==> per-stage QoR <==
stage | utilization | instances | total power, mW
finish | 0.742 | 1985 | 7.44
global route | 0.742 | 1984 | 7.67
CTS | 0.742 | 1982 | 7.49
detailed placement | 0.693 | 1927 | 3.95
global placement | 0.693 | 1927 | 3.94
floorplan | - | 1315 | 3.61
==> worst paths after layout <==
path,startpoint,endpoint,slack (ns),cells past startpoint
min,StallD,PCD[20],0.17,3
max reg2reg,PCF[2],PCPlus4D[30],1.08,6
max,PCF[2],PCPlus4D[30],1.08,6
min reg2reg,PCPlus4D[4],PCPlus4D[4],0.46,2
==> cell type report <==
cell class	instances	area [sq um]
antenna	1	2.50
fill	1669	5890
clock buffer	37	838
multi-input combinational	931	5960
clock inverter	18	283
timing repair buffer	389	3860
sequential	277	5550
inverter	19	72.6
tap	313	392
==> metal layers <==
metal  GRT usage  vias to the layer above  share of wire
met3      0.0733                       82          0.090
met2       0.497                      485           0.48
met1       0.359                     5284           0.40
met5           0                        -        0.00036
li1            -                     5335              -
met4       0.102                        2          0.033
File: src/rtl/servant_uart_tx.sv
// rtl/servant_uart_tx.sv - Wishbone UART transmitter with TX FIFO, 8N1 on o_tx.
// Define SERVANT_UART_TX_PARITY_EN for 8E1 framing (status bit [8] then reads 1).
module servant_uart_tx #(
  parameter int CLK_DIV        = 277,
  parameter int FIFO_DEPTH     = 4,
  parameter     RESET_STRATEGY = "MINI"
) (
  input  logic        i_clk,
  input  logic        i_rst,
  input  logic        i_wb_cyc,
  input  logic        i_wb_we,
  input  logic [7:0]  i_wb_dat,
  output logic [31:0] o_wb_rdt,
  output logic        o_wb_ack,
  output logic        o_tx,
  output logic        o_busy
);

  localparam int AW = $clog2(FIFO_DEPTH);
`ifdef SERVANT_UART_TX_PARITY_EN
  localparam int   FB       = 11;
  localparam logic PAR_FLAG = 1'b1;
`else
  localparam int   FB       = 10;
  localparam logic PAR_FLAG = 1'b0;
`endif
  localparam logic [15:0] BAUD_LAST = 16'(CLK_DIV - 1);
  localparam logic [3:0]  BIT_LAST  = 4'(FB - 1);
  localparam logic [AW:0] PTR_ONE   = (AW + 1)'(1);
  localparam bit          DP_RST    = (RESET_STRATEGY != "NONE");

  typedef enum logic {IDLE, SHIFT} state_t;

  state_t        state_q, state_d;
  logic [7:0]    mem [FIFO_DEPTH];
  logic [AW:0]   wr_ptr, rd_ptr, level;
  logic          full, empty;
  logic          accept, push, pop;
  logic          ovf;
  logic [FB-1:0] shift_q, load_word;
  logic [15:0]   baud_cnt;
  logic [3:0]    bit_cnt;
  logic          baud_last, frame_last;
  logic [7:0]    rd_byte;
  logic [31:0]   status;

  assign level   = wr_ptr - rd_ptr;
  assign empty   = (wr_ptr == rd_ptr);
  assign full    = (wr_ptr[AW] != rd_ptr[AW]) && (wr_ptr[AW-1:0] == rd_ptr[AW-1:0]);
  assign rd_byte = mem[rd_ptr[AW-1:0]];

  // The ack register itself blocks a held strobe from being taken twice.
  assign accept = i_wb_cyc & ~o_wb_ack;
  assign push   = accept & i_wb_we & ~full;

  assign baud_last  = (baud_cnt == BAUD_LAST);
  assign frame_last = (bit_cnt == BIT_LAST);

`ifdef SERVANT_UART_TX_PARITY_EN
  assign load_word = {1'b1, ^rd_byte, rd_byte, 1'b0};
`else
  assign load_word = {1'b1, rd_byte, 1'b0};
`endif

  assign status = {23'd0, PAR_FLAG, ovf, (state_q != IDLE), empty, full, 4'(level)};

  always_comb begin
    state_d = state_q;
    pop     = 1'b0;
    case (state_q)
      IDLE: begin
        if (!empty) begin
          pop     = 1'b1;
          state_d = SHIFT;
        end
      end
      SHIFT: begin
        // A waiting byte is chained straight onto the stop bit with no idle gap.
        if (baud_last && frame_last) begin
          if (!empty) pop = 1'b1;
          else        state_d = IDLE;
        end
      end
      default: state_d = IDLE;
    endcase
  end

  always_ff @(posedge i_clk) begin
    if (i_rst) begin
      state_q  <= IDLE;
      wr_ptr   <= '0;
      rd_ptr   <= '0;
      ovf      <= 1'b0;
      o_wb_ack <= 1'b0;
      o_wb_rdt <= '0;
      baud_cnt <= '0;
      bit_cnt  <= '0;
    end else begin
      state_q  <= state_d;
      o_wb_ack <= accept;
      if (push) wr_ptr <= wr_ptr + PTR_ONE;
      if (pop)  rd_ptr <= rd_ptr + PTR_ONE;
      if (accept && i_wb_we && full)  ovf <= 1'b1;
      else if (accept && !i_wb_we)    ovf <= 1'b0;
      if (accept && !i_wb_we) o_wb_rdt <= status;
      if (pop) begin
        baud_cnt <= '0;
        bit_cnt  <= '0;
      end else if (state_q == SHIFT) begin
        if (baud_last) begin
          baud_cnt <= '0;
          bit_cnt  <= bit_cnt + 4'd1;
        end else begin
          baud_cnt <= baud_cnt + 16'd1;
        end
      end
    end
  end

  // Datapath storage; left unreset when RESET_STRATEGY is "NONE".
  always_ff @(posedge i_clk) begin
    if (i_rst && DP_RST) begin
      shift_q <= '1;
      for (int i = 0; i < FIFO_DEPTH; i++) mem[i] <= 8'h00;
    end else begin
      if (push) mem[wr_ptr[AW-1:0]] <= i_wb_dat;
      if (pop)
        shift_q <= load_word;
      else if (state_q == SHIFT && baud_last)
        shift_q <= {1'b1, shift_q[FB-1:1]};
    end
  end

  assign o_tx   = (state_q == SHIFT) ? shift_q[0] : 1'b1;
  assign o_busy = (state_q != IDLE) | ~empty;

endmodule

File: config.mk
export PLATFORM = sky130hd
export DESIGN_NAME = servant_uart_tx
export DESIGN_NICKNAME = d
export VERILOG_FILES = /design/src/rtl/servant_uart_tx.sv
export SDC_FILE = /design/constraint.sdc
export NUM_CORES = 1
export LEC_CHECK = 0
export ABC_AREA = 1
export ABC_CLOCK_PERIOD_IN_PS = 2900
export CORE_UTILIZATION = 49
export CTS_BUF_LIST = sky130_fd_sc_hd__clkbuf_8
export CTS_CLUSTER_DIAMETER = 30
export DETAILED_ROUTE_END_ITERATION = 10
export PLACE_DENSITY = 0.76
export SLEW_MARGIN = 20
export SYNTH_ARGS = -nofsm -noshare
export SYNTH_HDL_FRONTEND = slang
export SYNTH_SLANG_ARGS = --single-unit
File: constraint.sdc
create_clock -name i_clk -period 2.9 [get_ports i_clk]
set_input_delay 0.58 -clock i_clk [delete_from_list [all_inputs] [get_ports i_clk]]
set_output_delay 0.58 -clock i_clk [all_outputs]
set_load 0.005 [all_outputs]
# Word level (Yosys, flattened, before mapping)
# Memory sizes are Yosys's and may differ from the RTL's. A register that Yosys moved wholly into a read port is not among the register bits.
# Cells that the tools add are included.
# op_classes
bitwise_logic,8
n_reduce_logical,12
add_sub_neg,5
mux,21
n_eq_ne,5
# ops
op,n
$mux 9,2
$add 16x1->16 const B,1
$eq 16x9->1 const B,1
$mux 16,1
$mux 1,12
$mux 8,1
$reduce_or 8->1,1
$add 3x1->3 const B,2
$logic_and 1x1->1,6
$mux 2,3
$add 4x1->4 const B,1
$eq 4x4->1 const B,1
$not 1->1,4
$pmux 1 s2,2
$reduce_bool 2->1,2
$and 1x1->1,3
$eq 3x3->1,1
$sub 3x3->3,1
$eq 2x2->1,1
$reduce_and 2->1,1
$reduce_or 2->1,1
$logic_not 1->1,1
$ne 1x1->1,1
$or 1x1->1,1
# word_totals
out_inout_bits,35
memories,1
mem_bits_rw,32
wordCells,61
register_bits,45
input_bits,12
# mem_list
memory,words,width,rd,rd_clocked_by_memory_dff,write_ports,line,text
mem,4,8,1,1,4,35,logic [7:0] mem [FIFO_DEPTH];

# Depth between registers and ports, before layout
# Gate-level depths: netlist (run 1).
# depth
word_depth,9
ltp_mapped,11
ltp_nobuf,11

# Least setup slack after synthesis (run 1)
# No wires, ideal clock.
# synth_path
path_kind,register to register
startpoint,register wr_ptr[0]
endpoint,memory mem[3][0] (enable)
synth_period_minus_slack_ns,2.145
setup_ns,0.387
arrival_ns,1.759
path_buffers,0
t_required_ns,2.513
stages_incl_launch_ff,8
slack_ns,0.755
path_cell_list,dfxtp_1 inv_1 ha_1 nand2_1 inv_1 nand2_4 nand2_1 o31ai_1
# synth_lines
item,line,text
start: declaration,36,"logic [AW:0] wr_ptr, rd_ptr, level;"
start signal: assignment,101,if (push) wr_ptr <= wr_ptr + PTR_ONE;
end: declaration,35,

# Final worst setup path (run 1)
# layout_path
startpoint,register wr_ptr[0]
endpoint,output o_busy
# layout_between
elab_chain_len,3
# layout_lines
item,line,text
$eq 3x3->1,48,assign empty = (wr_ptr == rd_ptr);
$not 1->1,135,assign o_busy = (state_q != IDLE) | ~empty;
$or 1x1->1,135,
end: declaration,16,output logic o_busy
# Every way passes these cells.

==> results of run 1 <==
-- logic make-up after synthesis --
logic type               synth area share, %
AO/OA/AOI/OAI                          9.105
XOR/XNOR                               1.777
adder cells (fa/ha/maj)                3.046
buffers and inverters                  12.34
flip-flops                             48.22
other                                0.09509
AND/OR/NAND/NOR                        25.41
-- through the flow --
step	util [%]	power (mW)	instance area (sq um)	cells
after floorplan	-	2.097	4034	502
after global placement	53.35	2.242	4144	593
after detailed placement	53.35	2.279	4144	593
after CTS	55.98	3.118	4348	609
after global routing	55.98	3.301	4348	609
final	55.98	3.107	4348	609
-- critical path, cell delays in order, from the launching register on --
cell,delay (ns)
dfxtp_1,0.39
inv_1,0.13
ha_1,0.33
nand2_1,0.08
inv_1,0.09
nand2_2,0.09
inv_1,0.05
nand2_1,0.08
clkdlybuf4s50_1,0.50
-- power by group through the flow --
stage          Clock, mW  Sequential [mW]  Combinational (mW)
6_report           0.849             1.36               0.902
5_1_grt            0.916             1.37                1.01
2_1_floorplan          0             1.35               0.743
4_1_cts            0.862             1.35               0.901
3_5_place_dp           0             1.38               0.898
3_3_place_gp           0             1.38               0.867
-- cells in the mapped netlist (8+ instances only) --
| master | count |
|---|---|
| a21oi_1 | 21 |
| nor2_1 | 98 |
| nand2_1 | 59 |
| nor3_1 | 8 |
| inv_1 | 53 |
| dfxtp_1 | 47 |
| o22ai_1 | 8 |
| xor2_1 | 8 |
| nand4_1 | 12 |
| nand3_1 | 22 |
| buf_4 | 27 |
| ha_1 | 8 |
| o21ai_0 | 25 |
| edfxtp_1 | 32 |
-- sequential cells by signal, indices dropped and copies added (netlist names), named ones only --
name      flops
shift_q       9
o_wb_ack      1
rd_ptr        3
state_q       1
bit_cnt       4
baud_cnt     16
mem          32
o_wb_rdt      7
ovf           1
wr_ptr        3
-- layout by cell type, fill, tap and decap left out, types with 3 or more instances in the layout --
master           Yosys  final
nand4_1             12     12
nand2_2              4      4
or2_2                3      3
buf_4               27      6
inv_1               53     53
nand3_1             22     22
o22ai_1              8      8
dfxtp_1             47     47
edfxtp_1            32     32
ha_1                 8      8
nand2_4              4      4
clkdlybuf4s50_1      0     21
nand2_1             59     59
o21ai_2              6      6
nor3_1               8      8
xor2_1               8      8
nor2_2               5      5
o21ai_0             25     25
nor2_1              98     98
a21oi_1             21     21
inv_2                3      3
clkbuf_8             0      9
conb_1               1     25
-- cell type report --
class | count | area (sq um) | share of cell area, %
repair buffers | 27 | 255.2 | 5.871
inverters | 57 | 214.0 | 4.921
flip-flops and latches | 79 | 1902 | 43.74
clock buffers | 9 | 123.9 | 2.849
clock inverters | 7 | 80.08 | 1.842
multi-input cells | 328 | 1645 | 37.84
well taps | 102 | 127.6 | 2.935
-- worst paths after layout --
| kind | start | end | slack (ns) |
|---|---|---|---|
| worst max-delay path | wr_ptr[0] | o_busy | 0.22 |
| worst max register to register | wr_ptr[0] | mem[2][2] | 0.70 |
| worst min register to register | ovf | ovf | 0.46 |
| worst min-delay path | ovf | ovf | 0.46 |
-- layer usage --
| layer | GRT usage (%) | part of all wire (%) |
|---|---|---|
| met2 | 33.83 | 49 |
| met5 | 0 | 0 |
| met4 | 9.896 | 2.6 |
| met3 | 3.897 | 3.1 |
| met1 | 25.20 | 46 |
==> qor.yml, run 1 <==
status: "completed"
startpoint_type: "register"
yosysWarnings: 0
endpoint_kind: "output pin"
finalSetupViolations: 0
synth-main-ff-cell: "dfxtp_1"
clkPwrFrac_pct: 27.3
cp_data_required_time_ns: 2.32
seqPwrFrac_pct: 43.6
hold_depth: 2
async_flop_share_pct: 0
cp_max_fo: 5
synth-edff-count: 32
slew_headroom_pct: 62.02
core_area_sq_mm: 0.007767
drive_gt1_share_pct: 9.862
p_switching_mw: 1.099
clock_latency_ns: 0.36
htreeDepth: 3
antenna_found_initial: 0
fin_setup_tns_ns: 0
setup_ws_ns: 0.2183
initial_core_util_pct: 50.77
first_pass_iters: 4
drv_slew: 0
synth.area.top_cells: "edfxtp_1, dfxtp_1, nor2_1"
numCtsBuffers: 9
die_y_um: 91.72
pwr_density_cell_mw_per_mm2: 714.6
p_int_mw: 2.008
synth_top_cell_by_area: "edfxtp_1"
cts_setup_buffers: 0
clockRootBuffer: "clkbuf_8"
drtAntennaViolNets: 0
ir_drop_uv: 330.3
grt_overflow_total: 0
fin_nets: 523
synthCells: 478
synth.top_cell.area_share_pct: 24.37
hold_class: "reg2reg"
tritoncts: "yes"
ys_seq_elements: 79
grt_max_degree: 19
avgRoutedWirePerCell_um: 13.02
hold_viol_final: 0
p_sw_share_pct: 35.36
final.min_clock_period_ns: 2.682
power_frac_comb_pct: 29.0
rsz0062_at_grt: "false"
top_level_ports: 47
fmax_mhz: 372.9
nFillCells: 725
drt_iter0_drc: 100
postRouteWirelength_um: 7928
area_delta_synth_final_pct: 10.25
power.leakage_nw: 1.737
viasPerCell: 5.015
period_share_pct: 92.47
die-area_sq_mm: 0.008412
dpl.hpwl_um: 5894
holdBufCountCts: 0
pre_cts_slack_ns: 0.3706
die_w_um: 91.72
cts_resized: 0
clkSinkCount: 79
grt_pass1_vias: 2852
grt_pass1_wl_um: 13330
crit_type: "reg2out"
skew_ns: 0.008185
hold_slack_ns: 0.4636
portBuffers: 21
rows: 32
globalplace.congestion: 0.8303
num_vias: 3054
antenna_cells: 0
drc: 0
cp.arrival_ns: 2.10
worst_pin_slew_ns: 0.5658
clk_pin_slew_ns: 0.08
grt_use_total_pct: 20.28
syn_area_sq_mm: 0.003944
synth_area_per_cell_sq_um: 8.251
clockBufferDepth: 2
ff2ff_path_depth: 8
yosysSeqAreaShare_pct: 48.22
maxCapViolCount: 0
synth.distinct_cells: 35
No activity file was read; power rests on OpenSTA's default activity.
==> run 2, diff against run 1 <==
--- a/config.mk
+++ b/config.mk
@@ -7,11 +7,13 @@
 export LEC_CHECK = 0
 export ABC_AREA = 1
 export ABC_CLOCK_PERIOD_IN_PS = 2900
-export CORE_UTILIZATION = 49
+export CELL_PAD_IN_SITES_DETAIL_PLACEMENT = 1
+export CELL_PAD_IN_SITES_GLOBAL_PLACEMENT = 1
+export CORE_UTILIZATION = 43
 export CTS_BUF_LIST = sky130_fd_sc_hd__clkbuf_8
 export CTS_CLUSTER_DIAMETER = 30
 export DETAILED_ROUTE_END_ITERATION = 10
-export PLACE_DENSITY = 0.76
+export PLACE_DENSITY = 0.87
 export SLEW_MARGIN = 20
 export SYNTH_ARGS = -nofsm -noshare
 export SYNTH_HDL_FRONTEND = slang
==> run 2 against run 1 <==
The run now ends with design-rule violations left. Non-clock buffer count is 1 lower. Hold slack hardly changed. Wire length increased by 24%. Highest routed layer unchanged. Register-to-register slack lost 0.15 ns.
==> qor.yml, run 2 (synthesis results as in run 1) <==
status: "finished, violations left"
violations: "design-rule violations"
numCtsBuffers: 9  # unchanged
hold_slack_ns: 0.4633  # -0.0003220 ns
final.min_clock_period_ns: 2.752  # +0.06984 ns
holdBufCountCts: 0  # unchanged
die-area_sq_mm: 0.009559  # +14%
pwr_density_cell_mw_per_mm2: 723.3  # +1.2%
antenna_cells: 0  # unchanged
rows: 34  # +6.3%
dpl.hpwl_um: 7363  # +25%
grt_overflow_total: 0  # unchanged
gr-usage-met3_pct: 5.225  # +1.3 points
top_level_ports: 47  # unchanged
grt_max_degree: 19  # unchanged
startpoint_type: "register"
drive_gt1_share_pct: 9.289  # -0.57 points
cp_max_fo: 5  # unchanged
clkSinkCount: 79  # unchanged
ir_drop_uv: 388.5  # +18%
crit_buf_inv: 4  # unchanged
final_common_cell: "nor2_1"
seqCellArea_sq_mm: 0.001902  # unchanged
grt_use_total_pct: 21.82  # +1.5 points
hold_viol_final: 0  # unchanged
first_pass_iters: 7  # +3
cp_data_required_time_ns: 2.32  # about the same
period_share_pct: 94.88  # +2.4 points
power.leakage_nw: 1.739  # +0.12%
crit_chain: "inv_1 -> ha_1 -> nand2_1 -> inv_1 -> nand2_2 -> inv_1 -> nand2_1 -> clkdlybuf4s50_1"
worst_pin_slew_ns: 0.6349  # +0.06911 ns
die_y_um: 97.77  # +6.6%
clockRootBuffer: "clkbuf_8"
cp.arrival_ns: 2.17  # +0.07 ns
htreeDepth: 3  # unchanged
fmax_mhz: 363.4  # -2.5%
fin_nets: 522  # -0.19%
portBuffers: 21  # unchanged
cp_slowest_cell: "clkdlybuf4s50_1"
endpoint_kind: "output pin"
crit_top_cell: "inv_1"
globalplace.congestion: 0.8618  # +3.8%
clock_latency_ns: 0.36  # about the same
clk_pin_slew_ns: 0.08  # about the same
core_area_sq_mm: 0.008806  # +13%
avgRoutedWirePerCell_um: 15.96  # +23%
hold_class: "reg2reg"
dpl_cell_area_sq_mm: 0.004144  # unchanged
crit_type: "reg2out"
drt_iter0_drc: 90  # -10%
grt_pass1_vias: 3263  # +14%
multi_input_area_sq_mm: 0.001645  # unchanged
crit_family: "buffers and inverters"
drv_slew: 0  # unchanged
largest-register: "mem"
slew_headroom_pct: 57.39  # -4.6 points
stdcell_area_sq_mm: 0.004338  # -0.23%
grt_pass1_wl_um: 16100  # +21%
grt_use_met2_pct: 39.83  # +6.0 points
drc: 4  # +4
total_power_mw: 3.138  # +0.99%
finalSetupViolations: 0  # unchanged
nFillCells: 1073  # +48%
largest_register_ffs: 32  # unchanged
skew_ns: 0.01843  # +0.01024 ns
top_usage_layer: "met2"
fin_setup_tns_ns: 0  # unchanged
cts_resized: 0  # unchanged
die_w_um: 97.77  # +6.6%
grt_use_met1_pct: 24.01  # -1.2 points
rsz0062_at_grt: "false"
area_delta_synth_final_pct: 9.994
clockBufferDepth: 2  # unchanged
top_regs: "mem (32), baud_cnt (16), shift_q (9)"
postRouteWirelength_um: 9801  # +24%
tritoncts: "yes"
num_vias: 3155  # +3.3%
cts_setup_buffers: 0  # unchanged
antenna_found_initial: 0  # unchanged
viasPerCell: 5.138  # +2.5%
layout_common_cells: "nor2_1, nand2_1, inv_1"
maxCapViolCount: 0  # unchanged
initial_core_util_pct: 44.79  # -6.0 points
cpPeakStageDelay_ns: 0.51  # about the same
drtAntennaViolNets: 0  # unchanged
==> run 2: cell count changes in the layout (fill, tap and decap cells not counted) <==
cell        previous run  this run
clkinv_1               1         2
inv_6                  2         3
clkinv_4               2         0
clkinvlp_4             2         0
inv_4                  0         1
inv_1                 53        54
buf_4                  6         5
==> run 2: metrics by stage <==
step                      setup WS, ns  std cells  util [%]
after floorplan                 0.7546        502         -
after global placement          0.4166        598     47.06
after detailed placement        0.2609        598     47.06
after CTS                       0.1257        614     49.26
after global routing           0.03769        614     49.26
final                           0.1485        614     49.26
==> run 2: power by group <==
| part | internal [mW] | switching (mW) | leakage [nW] |
|---|---|---|---|
| Combinational | 0.315 | 0.607 | 0.922 |
| Sequential | 1.28 | 0.102 | 0.714 |
| Clock | 0.402 | 0.428 | 0.104 |
| Total | 2.00 | 1.14 | 1.74 |
==> run 2: layout make-up <==
cell class              instances  area share, %
flip-flops and latches         79          43.84
multi-input cells             328          37.93
repair buffers                 26          5.711
inverters                      57          4.932
well taps                     108          3.115
clock buffers                   9          2.855
clock inverters                 7          1.615
==> run 2: per-layer routing <==
metal,up-vias,routed length (um)
li1,1542,-
met1,1520,4083
met2,77,5115
met3,16,343
met4,0,258
met5,-,0
==> run 2: final timing paths <==
path	depth (start not counted)	slack, ns	startpoint	to
worst max-delay path	8	0.15	wr_ptr[0]	o_busy
worst min-delay path	2	0.46	o_wb_rdt[2]	o_wb_rdt[2]
worst max register to register	9	0.55	wr_ptr[0]	mem[0][3]
worst min register to register	2	0.46	o_wb_rdt[2]	o_wb_rdt[2]
==> run 2: worst min-delay path, stage by stage, from the launching register on <==
cell	delay [ns]
dfxtp_1	0.32
inv_1	0.05
o2bb2ai_1	0.06
==> run 3, diff against run 2 <==
--- a/config.mk
+++ b/config.mk
@@ -9,11 +9,13 @@
 export ABC_CLOCK_PERIOD_IN_PS = 2900
 export CELL_PAD_IN_SITES_DETAIL_PLACEMENT = 1
 export CELL_PAD_IN_SITES_GLOBAL_PLACEMENT = 1
+export CORE_MARGIN = 5
 export CORE_UTILIZATION = 43
 export CTS_BUF_LIST = sky130_fd_sc_hd__clkbuf_8
 export CTS_CLUSTER_DIAMETER = 30
 export DETAILED_ROUTE_END_ITERATION = 10
 export PLACE_DENSITY = 0.87
+export SETUP_SLACK_MARGIN = 0.02
 export SLEW_MARGIN = 20
 export SYNTH_ARGS = -nofsm -noshare
 export SYNTH_HDL_FRONTEND = slang
==> run 3 against run 2 <==
The run now ends clean. Critical path depth is the same. Power grew 5.1%. Sequential power is essentially flat. Register-to-register slack gained 0.20 ns. Non-clock buffer count grew 1. Clock skew shrank 0.0066 ns. Count of clock-buffer cells in the layout is the same. Sequential share of layout area shrank 0.59 points. Fmax grew 2.4%. Die area grew 17%. Critical path type unchanged.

### [WHAT NEEDS TO BE DONE]
Would you please copy each line of the listing that contains the word "taps"?

### [ANSWER]
well taps | 102 | 127.6 | 2.935
well taps                     108          3.115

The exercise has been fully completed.